■ EXERCISE
Report every line of the entries that contains the word "stage".

Segment Start: RECORD EXTRACTS

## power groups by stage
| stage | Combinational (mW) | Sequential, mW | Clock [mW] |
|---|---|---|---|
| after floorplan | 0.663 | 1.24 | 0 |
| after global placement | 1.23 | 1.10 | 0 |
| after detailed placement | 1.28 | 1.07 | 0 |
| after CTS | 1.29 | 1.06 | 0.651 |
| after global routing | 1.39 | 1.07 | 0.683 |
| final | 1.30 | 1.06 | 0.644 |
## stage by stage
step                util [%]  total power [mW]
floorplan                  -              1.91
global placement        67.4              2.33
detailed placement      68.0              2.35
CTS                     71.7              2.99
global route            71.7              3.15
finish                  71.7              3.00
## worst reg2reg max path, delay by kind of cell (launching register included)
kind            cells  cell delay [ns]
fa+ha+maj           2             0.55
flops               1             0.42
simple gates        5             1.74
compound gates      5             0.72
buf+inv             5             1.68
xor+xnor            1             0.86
[src/rtl/apc_sdiv.sv]
// ----------------------------------------------------------------------------
// apc_sdiv
// bit-serial restoring divider, one quotient bit per cycle
// ----------------------------------------------------------------------------
module apc_sdiv
(
    input  logic                   clk,
    input  logic                   rst_n,
    input  apc_pkg::apc_div_req_t  req,
    output apc_pkg::apc_div_stat_t stat
);
    import apc_pkg::*;

    logic [DIV_DW-1:0] quo_reg;
    logic [DIV_VW-1:0] rem_reg;
    logic [DIV_VW-1:0] dvs_reg;
    logic [DIV_CW-1:0] cnt_reg;
    logic              busy_reg;
    logic              done_reg;

    logic [DIV_VW:0]   trial;
    logic [DIV_VW:0]   diff;
    logic              ge;

    assign trial = {rem_reg, quo_reg[DIV_DW-1]};
    assign diff  = trial - {1'b0, dvs_reg};
    assign ge    = (trial >= {1'b0, dvs_reg});

    always_ff @(posedge clk or negedge rst_n)
    begin
        if (!rst_n)
        begin
            busy_reg <= 1'b0;
            done_reg <= 1'b0;
            cnt_reg  <= '0;
        end
        else
        begin
            done_reg <= 1'b0;
            if (req.start)
            begin
                busy_reg <= 1'b1;
                cnt_reg  <= '0;
            end
            else if (busy_reg)
            begin
                cnt_reg <= cnt_reg + 1'b1;
                if (cnt_reg == DIV_CW'(DIV_DW - 1))
                begin
                    busy_reg <= 1'b0;
                    done_reg <= 1'b1;
                end
            end
        end
    end

    always_ff @(posedge clk)
    begin
        if (req.start)
        begin
            quo_reg <= req.dividend;
            rem_reg <= '0;
            dvs_reg <= req.divisor;
        end
        else if (busy_reg)
        begin
            quo_reg <= {quo_reg[DIV_DW-2:0], ge};
            rem_reg <= ge ? diff[DIV_VW-1:0] : trial[DIV_VW-1:0];
        end
    end

    assign stat.busy     = busy_reg;
    assign stat.done     = done_reg;
    assign stat.quotient = quo_reg;

endmodule
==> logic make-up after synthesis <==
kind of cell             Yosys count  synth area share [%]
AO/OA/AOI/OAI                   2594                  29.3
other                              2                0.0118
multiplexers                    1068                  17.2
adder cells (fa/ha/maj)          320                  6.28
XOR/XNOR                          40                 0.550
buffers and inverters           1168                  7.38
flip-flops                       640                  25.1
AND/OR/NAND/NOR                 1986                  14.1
[src/rtl/core/brlc_pkg.sv]
// ----------------------------------------------------------------------------
// brlc_pkg: shared types and constants of the byte run-length codec
// Status codes, mode codes, register map and the command passed from the
// front end to the back end through the command queue.
// ----------------------------------------------------------------------------
package brlc_pkg;

  localparam int unsigned LaneBytes = 4;
  localparam int unsigned CapW      = 24;
  localparam int unsigned ProdW     = 25;

  // longest run held before a pair is forced out
  localparam logic [7:0] MaxRun = 8'd255;

  typedef enum logic [1:0] {
    StatusOk      = 2'd0,
    StatusFull    = 2'd1,
    StatusZeroRun = 2'd2,
    StatusOddLen  = 2'd3
  } status_e;

  typedef enum logic {
    ModeCompress = 1'b0,
    ModeExpand   = 1'b1
  } mode_e;

  typedef enum logic {
    RegMode     = 1'b0,
    RegCapacity = 1'b1
  } reg_idx_e;

  // rep = 0: data holds count bytes, already packed (count <= 4)
  // rep = 1: data[7:0] is repeated count times
  typedef struct packed {
    logic            rep;
    logic [31:0]     data;
    logic [7:0]      count;
    logic            eom;
    status_e         status;
    logic [CapW-1:0] total;
  } cmd_t;

  typedef struct packed {
    mode_e           mode;
    logic [CapW-1:0] capacity;
    logic            clear;
  } cfg_t;

endpackage

[src/rtl/core/brlc_intf.sv]
// ----------------------------------------------------------------------------
// brlc_intf: request channels of the byte run-length codec
// Input channel carries one message byte, output channel one result word.
// ----------------------------------------------------------------------------
interface brlc_in_if;
  logic       valid;
  logic       ready;
  logic [7:0] data_byte;
  logic       in_last;

  modport source (output valid, output data_byte, output in_last, input ready);
  modport sink   (input valid, input data_byte, input in_last, output ready);
endinterface

interface brlc_out_if;
  logic        valid;
  logic        ready;
  logic [31:0] out_bytes;
  logic [2:0]  byte_count;
  logic        end_of_message;
  logic [1:0]  status;
  logic [23:0] total_length;

  modport source (output valid, output out_bytes, output byte_count,
                  output end_of_message, output status, output total_length,
                  input ready);
  modport sink   (input valid, input out_bytes, input byte_count,
                  input end_of_message, input status, input total_length,
                  output ready);
endinterface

Segment End: RECORD EXTRACTS

■ SOLVED PROBLEM
## power groups by stage
| stage | Combinational (mW) | Sequential, mW | Clock [mW] |
## stage by stage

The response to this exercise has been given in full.